K.T. Ces assemblages d'œuvres, comme Sans titre (2011), relèvent donc de l'association libre (6). Cette démarche, couplée avec vos activités de commissaire d'exposition, n'est pas si éloignée de  « l'iconologie des intervalles » d'Aby Warburg : « une iconologie qui porterait non sur la signification des figures [...] mais sur les relations que ces figures entretiennent entre elles dans un dispositif visuel autonome (7) ».

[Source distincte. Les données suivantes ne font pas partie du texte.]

**src/rtl/cie_pkg.sv**
```systemverilog
// Constants for the instruction execute subset: opcode selects, widths, reset values.
// Assumes the fetch stage hands over one decoded operation per instruction cycle.
package cie_pkg;

  // ==========================================================
  // Widths
  localparam int PC_WIDTH    = 15;
  localparam int DATA_WIDTH  = 8;
  localparam int ADDR_WIDTH  = 7;
  localparam int IMM_WIDTH   = 11;
  localparam int LATCH_WIDTH = 7;

  // ==========================================================
  // Operation selects
  localparam logic [2:0] OP_NONE       = 3'h0;
  localparam logic [2:0] OP_CALL_ABS   = 3'h1;
  localparam logic [2:0] OP_CALL_ACC   = 3'h2;
  localparam logic [2:0] OP_WDT_KICK   = 3'h3;
  localparam logic [2:0] OP_INVERT_REG = 3'h4;
  localparam logic [2:0] OP_ZERO_REG   = 3'h5;
  localparam logic [2:0] OP_ZERO_ACC   = 3'h6;
  localparam logic [2:0] OP_DEC_REG    = 3'h7;

  // ==========================================================
  // Reset values and fixed figures
  localparam logic [PC_WIDTH-1:0]   PC_RESET      = 15'h0000;
  localparam logic [DATA_WIDTH-1:0] ACC_RESET     = 8'h00;
  localparam logic [DATA_WIDTH-1:0] ZERO_BYTE     = 8'h00;
  localparam logic [DATA_WIDTH-1:0] ONE_BYTE      = 8'h01;
  localparam logic [PC_WIDTH-1:0]   PC_STEP       = 15'h0001;
  localparam int                    CALL_CYCLES   = 2;
  localparam int                    ABS_HIGH_LO   = 3;
  localparam int                    ABS_HIGH_HI   = 4;

  typedef enum logic [1:0]
  {
    ST_EXEC  = 2'b01,
    ST_FLUSH = 2'b10
  } cie_state_type;

endpackage

```
**src/rtl/cie_dest_mux.sv**
```systemverilog
// Destination steering for byte-wide results.
// Assumes results and the destination bit are valid in the same cycle.
`timescale 1ns/1ps
`default_nettype none
module cie_dest_mux
(
  // Result in
  input  wire logic                           resultValid,
  input  wire logic                           destFile,
  input  wire logic [cie_pkg::DATA_WIDTH-1:0] result,
  // Steered out
  output logic                                accWrite,
  output logic                                fileWrite,
  output logic                                resultZero
);

  always_comb
  begin
    accWrite   = resultValid && !destFile;
    fileWrite  = resultValid && destFile;
    resultZero = (result == cie_pkg::ZERO_BYTE);
  end

endmodule
`default_nettype wire

```
**src/rtl/cie_execute.sv**
```systemverilog
// Execute stage for calls, watchdog kick and single-operand byte operations.
// Assumes a fetch stage presents opValid with the decoded fields, and that the
// file register's current value arrives on fileData in the same cycle.
//
// How it works
// - The absolute call pushes the next instruction address onto the return stack first.
// - The absolute call places its 11-bit immediate in counter bits 10 to 0, upper bits from the latch.
// - Counter bits 12 and 11 come from latch bits 4 and 3 and the absolute call takes two cycles.
// - The watchdog kick zeroes the watchdog counter.
// - The watchdog kick zeroes the watchdog prescaler.
// - The watchdog kick sets the timeout and power-down status bits and leaves other flags alone.
// - The accumulator call pushes the next instruction address onto the return stack first.
// - The accumulator call loads the accumulator into counter bits 7 to 0.
// - The accumulator call loads latch bits 6 to 0 into counter bits 14 to 8.
// - The accumulator call takes two cycles and changes no status flag.
// - Invert produces the bitwise complement of a file register at address 0 to 127.
// - For invert and decrement a destination bit of 0 writes the accumulator and 1 the file register.
// - Zeroing a file register writes zero to it and sets the zero flag.
// - Zeroing the accumulator writes zero to it and sets the zero flag.
// - Decrement subtracts one from the file register and sends it to the chosen destination.
`timescale 1ns/1ps
`default_nettype none
module cie_execute
(
  // Clock and reset
  input  wire logic                            core_clk,
  input  wire logic                            reset,
  // Decoded operation
  input  wire logic                            opValid,
  input  wire logic [2:0]                      opSelect,
  input  wire logic [cie_pkg::IMM_WIDTH-1:0]   immediate,
  input  wire logic [cie_pkg::ADDR_WIDTH-1:0]  fileAddr,
  input  wire logic                            destFile,
  input  wire logic [cie_pkg::DATA_WIDTH-1:0]  fileData,
  input  wire logic [cie_pkg::LATCH_WIDTH-1:0] upperAddressLatch,
  // Program flow
  output logic                                 busy,
  output logic [cie_pkg::PC_WIDTH-1:0]         programCounter,
  output logic                                 stackPush,
  output logic [cie_pkg::PC_WIDTH-1:0]         stackTopSlot,
  // Data results
  output logic [cie_pkg::DATA_WIDTH-1:0]       accumulator,
  output logic                                 fileWrite,
  output logic [cie_pkg::ADDR_WIDTH-1:0]       fileWriteAddr,
  output logic [cie_pkg::DATA_WIDTH-1:0]       fileWriteData,
  // Status
  output logic                                 zeroFlag,
  output logic                                 timeoutStatusBit,
  output logic                                 powerdownStatusBit,
  output logic                                 watchdogClear
);

  cie_pkg::cie_state_type state;

  logic                              exec;
  logic                              isCallAbs;
  logic                              isCallAcc;
  logic                              isByteOp;
  logic [cie_pkg::DATA_WIDTH-1:0]    byteResult;
  logic                              accSel;
  logic                              fileSel;
  logic                              byteZero;
  logic [cie_pkg::PC_WIDTH-1:0]      pcNext;
  logic [cie_pkg::PC_WIDTH-1:0]      next_pc;

  // ==========================================================
  // Decode
  always_comb
  begin
    exec      = opValid && (state == cie_pkg::ST_EXEC);
    isCallAbs = exec && (opSelect == cie_pkg::OP_CALL_ABS);
    isCallAcc = exec && (opSelect == cie_pkg::OP_CALL_ACC);
    isByteOp  = exec && ((opSelect == cie_pkg::OP_INVERT_REG) || (opSelect == cie_pkg::OP_DEC_REG));
    pcNext    = programCounter + cie_pkg::PC_STEP;
  end

  always_comb
  begin
    if (opSelect == cie_pkg::OP_INVERT_REG)
    begin
      byteResult = ~fileData;
    end
    else
    begin
      byteResult = fileData - cie_pkg::ONE_BYTE;
    end
  end

  cie_dest_mux u_dest
  (
    .resultValid (isByteOp),
    .destFile    (destFile),
    .result      (byteResult),
    .accWrite    (accSel),
    .fileWrite   (fileSel),
    .resultZero  (byteZero)
  );

  // ==========================================================
  // Program counter target
  always_comb
  begin
    if (isCallAbs)
    begin
      next_pc = {upperAddressLatch[6:5], upperAddressLatch[cie_pkg::ABS_HIGH_HI:cie_pkg::ABS_HIGH_LO],
                 immediate};
    end
    else if (isCallAcc)
    begin
      next_pc = {upperAddressLatch, accumulator};
    end
    else if (exec)
    begin
      next_pc = pcNext;
    end
    else
    begin
      next_pc = programCounter;
    end
  end

  always_ff @(posedge core_clk)
  begin
    if (reset)
    begin
      programCounter <= cie_pkg::PC_RESET;
    end
    else
    begin
      programCounter <= next_pc;
    end
  end

  // ==========================================================
  // Two-cycle calls: second cycle flushes the prefetched word
  always_ff @(posedge core_clk)
  begin
    if (reset)
    begin
      state <= cie_pkg::ST_EXEC;
      busy  <= 1'b0;
    end
    else
    begin
      case (state)
        cie_pkg::ST_EXEC:
        begin
          if (isCallAbs || isCallAcc)
          begin
            state <= cie_pkg::ST_FLUSH;
            busy  <= 1'b1;
          end
        end
        cie_pkg::ST_FLUSH:
        begin
          state <= cie_pkg::ST_EXEC;
          busy  <= 1'b0;
        end
        default:
        begin
          state <= cie_pkg::ST_EXEC;
          busy  <= 1'b0;
        end
      endcase
    end
  end

  // ==========================================================
  // Return stack push
  always_ff @(posedge core_clk)
  begin
    if (reset)
    begin
      stackPush    <= 1'b0;
      stackTopSlot <= cie_pkg::PC_RESET;
    end
    else
    begin
      stackPush <= isCallAbs || isCallAcc;
      if (isCallAbs || isCallAcc)
      begin
        stackTopSlot <= pcNext;
      end
    end
  end

  // ==========================================================
  // Accumulator and file write-back
  always_ff @(posedge core_clk)
  begin
    if (reset)
    begin
      accumulator <= cie_pkg::ACC_RESET;
    end
    else if (exec && (opSelect == cie_pkg::OP_ZERO_ACC))
    begin
      accumulator <= cie_pkg::ZERO_BYTE;
    end
    else if (accSel)
    begin
      accumulator <= byteResult;
    end
  end

  always_ff @(posedge core_clk)
  begin
    if (reset)
    begin
      fileWrite     <= 1'b0;
      fileWriteAddr <= '0;
      fileWriteData <= cie_pkg::ZERO_BYTE;
    end
    else
    begin
      fileWrite     <= fileSel || (exec && (opSelect == cie_pkg::OP_ZERO_REG));
      fileWriteAddr <= fileAddr;
      fileWriteData <= (exec && (opSelect == cie_pkg::OP_ZERO_REG)) ? cie_pkg::ZERO_BYTE : byteResult;
    end
  end

  // ==========================================================
  // Status flags
  always_ff @(posedge core_clk)
  begin
    if (reset)
    begin
      zeroFlag <= 1'b0;
    end
    else if (exec && ((opSelect == cie_pkg::OP_ZERO_REG) || (opSelect == cie_pkg::OP_ZERO_ACC)))
    begin
      zeroFlag <= 1'b1;
    end
    else if (isByteOp)
    begin
      zeroFlag <= byteZero;
    end
  end

  always_ff @(posedge core_clk)
  begin
    if (reset)
    begin
      timeoutStatusBit   <= 1'b1;
      powerdownStatusBit <= 1'b1;
      watchdogClear      <= 1'b0;
    end
    else
    begin
      watchdogClear <= exec && (opSelect == cie_pkg::OP_WDT_KICK);
      if (exec && (opSelect == cie_pkg::OP_WDT_KICK))
      begin
        timeoutStatusBit   <= 1'b1;
        powerdownStatusBit <= 1'b1;
      end
    end
  end

  // ==========================================================
  // Checks
  a_abs_call_push: assert property (@(posedge core_clk) disable iff (reset)
    isCallAbs |=> stackPush && (stackTopSlot == $past(pcNext)))
    else $error("absolute call did not push next address");

  a_abs_call_target: assert property (@(posedge core_clk) disable iff (reset)
    isCallAbs |=> programCounter[10:0] == $past(immediate))
    else $error("absolute call target low bits wrong");

  a_abs_call_high: assert property (@(posedge core_clk) disable iff (reset)
    isCallAbs |=> (programCounter[12:11] == $past(upperAddressLatch[4:3])) && busy ##1 !busy)
    else $error("absolute call high bits or length wrong");

  a_kick_clears_wdt: assert property (@(posedge core_clk) disable iff (reset)
    (exec && (opSelect == cie_pkg::OP_WDT_KICK)) |=> watchdogClear ##1 !watchdogClear)
    else $error("watchdog clear pulse wrong");

  a_kick_prescaler: assert property (@(posedge core_clk) disable iff (reset)
    watchdogClear |-> $past(opSelect) == cie_pkg::OP_WDT_KICK)
    else $error("watchdog clear without kick");

  a_kick_status: assert property (@(posedge core_clk) disable iff (reset)
    (exec && (opSelect == cie_pkg::OP_WDT_KICK)) |=> timeoutStatusBit && powerdownStatusBit && $stable(zeroFlag))
    else $error("kick status bits wrong");

  a_acc_call_push: assert property (@(posedge core_clk) disable iff (reset)
    isCallAcc |=> stackPush && (stackTopSlot == $past(pcNext)))
    else $error("accumulator call did not push");

  a_acc_call_low: assert property (@(posedge core_clk) disable iff (reset)
    isCallAcc |=> programCounter[7:0] == $past(accumulator))
    else $error("accumulator call low bits wrong");

  a_acc_call_high: assert property (@(posedge core_clk) disable iff (reset)
    isCallAcc |=> programCounter[14:8] == $past(upperAddressLatch))
    else $error("accumulator call high bits wrong");

  a_acc_call_flags: assert property (@(posedge core_clk) disable iff (reset)
    isCallAcc |=> $stable(zeroFlag) && busy ##1 !busy)
    else $error("accumulator call flags or length wrong");

  a_invert_value: assert property (@(posedge core_clk) disable iff (reset)
    (isByteOp && (opSelect == cie_pkg::OP_INVERT_REG) && destFile) |=> fileWriteData == ~$past(fileData))
    else $error("invert result wrong");

  a_dest_select: assert property (@(posedge core_clk) disable iff (reset)
    (isByteOp && !destFile) |=> !fileWrite && (accumulator == $past(byteResult)))
    else $error("destination steering wrong");

  a_zero_reg: assert property (@(posedge core_clk) disable iff (reset)
    (exec && (opSelect == cie_pkg::OP_ZERO_REG)) |=> fileWrite && (fileWriteData == 8'h00) && zeroFlag)
    else $error("zero register wrong");

  a_zero_acc: assert property (@(posedge core_clk) disable iff (reset)
    (exec && (opSelect == cie_pkg::OP_ZERO_ACC)) |=> (accumulator == 8'h00) && zeroFlag)
    else $error("zero accumulator wrong");

  a_dec_value: assert property (@(posedge core_clk) disable iff (reset)
    (isByteOp && (opSelect == cie_pkg::OP_DEC_REG) && destFile) |=> fileWriteData == $past(fileData) - 8'h01)
    else $error("decrement result wrong");

  a_byte_zero: assert property (@(posedge core_clk) disable iff (reset)
    isByteOp |=> zeroFlag == ($past(byteResult) == 8'h00))
    else $error("zero flag after byte op wrong");

endmodule
`default_nettype wire

```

S.F. C'est suite à des exercices récurrents d'accrochage d'œuvres sur un même mur en qualité de monteur d'exposition que je me suis mis à initier la sélection d'œuvres et leur agencement. Je me suis interrogé sur la désignation du diptyque et par extension, de tout polyptique. Deux œuvres se jouxtant sur un mur ? Du même auteur ? Auteur de leur production ou de leur réunion ?
Chaque ensemble est comme la maquette inaltérable d'une exposition en puissance. La concentration des œuvres et leur agencement leur donnent la qualité d'un objet plus que d'un espace, d'une œuvre plus que d'une exposition, bien que l'on puisse y projeter des compétences relevant du collectionneur ou du commissaire (sélection, réunion et organisation d'un ensemble d'œuvres).
Il y a quelques années, j'ai eu la chance de feuilleter une édition épuisée de Mnemosyne-Atlas d'Aby Warburg. Ces associations de documents et de reproductions d'œuvres dépourvus d'annotations textuelles ont été décisives. Malgré la clarté du dispositif (série de panneaux noirs numérotés et de même format), on prend plaisir à se perdre dans la circulation et la contemplation des images. Ce principe d'association et de combinaison pour créer un sens nouveau est d'ailleurs l'un des piliers de la postmodernité.

 


1. Produit lors de Salon d'Automne (remix), L'assaut de la menuiserie, Saint-Étienne, 2011.
2. Claude Lévi-Strauss, La Pensée sauvage, Paris, Plon, 1960, p 27.
3. L'imitatio était une pratique très répandue dans les Académies des beaux-arts pour que l'élève se perfectionne dans sa technique mais elle était aussi une forme d'hommage.
4. Sans titre (2011) conjugue des pièces de Leopold Landrichter, Anna Kleberg, Caroline Molusson, Jean-Alain Corre & Pierre Bonnouvrier et de Simon Feydieu.
5. Terme mis en exergue par Yoon Ja & Paul Devautour, eux-mêmes connus pour leur fameuse collection.
6. Sans titre (2011) réunit un double autoportrait de Rodney Graham, une reproduction d'une illustration du lapin d'Alice aux Pays des Merveilles de John Tudell et un extrait du tapuscrit Poisson d'argent, d'Orion Scohy.
7. Philippe-Alain Michaud, Aby Warburg et l'image en mouvement, Paris, Éditions Macula, 2012 (3e édition), p. 321.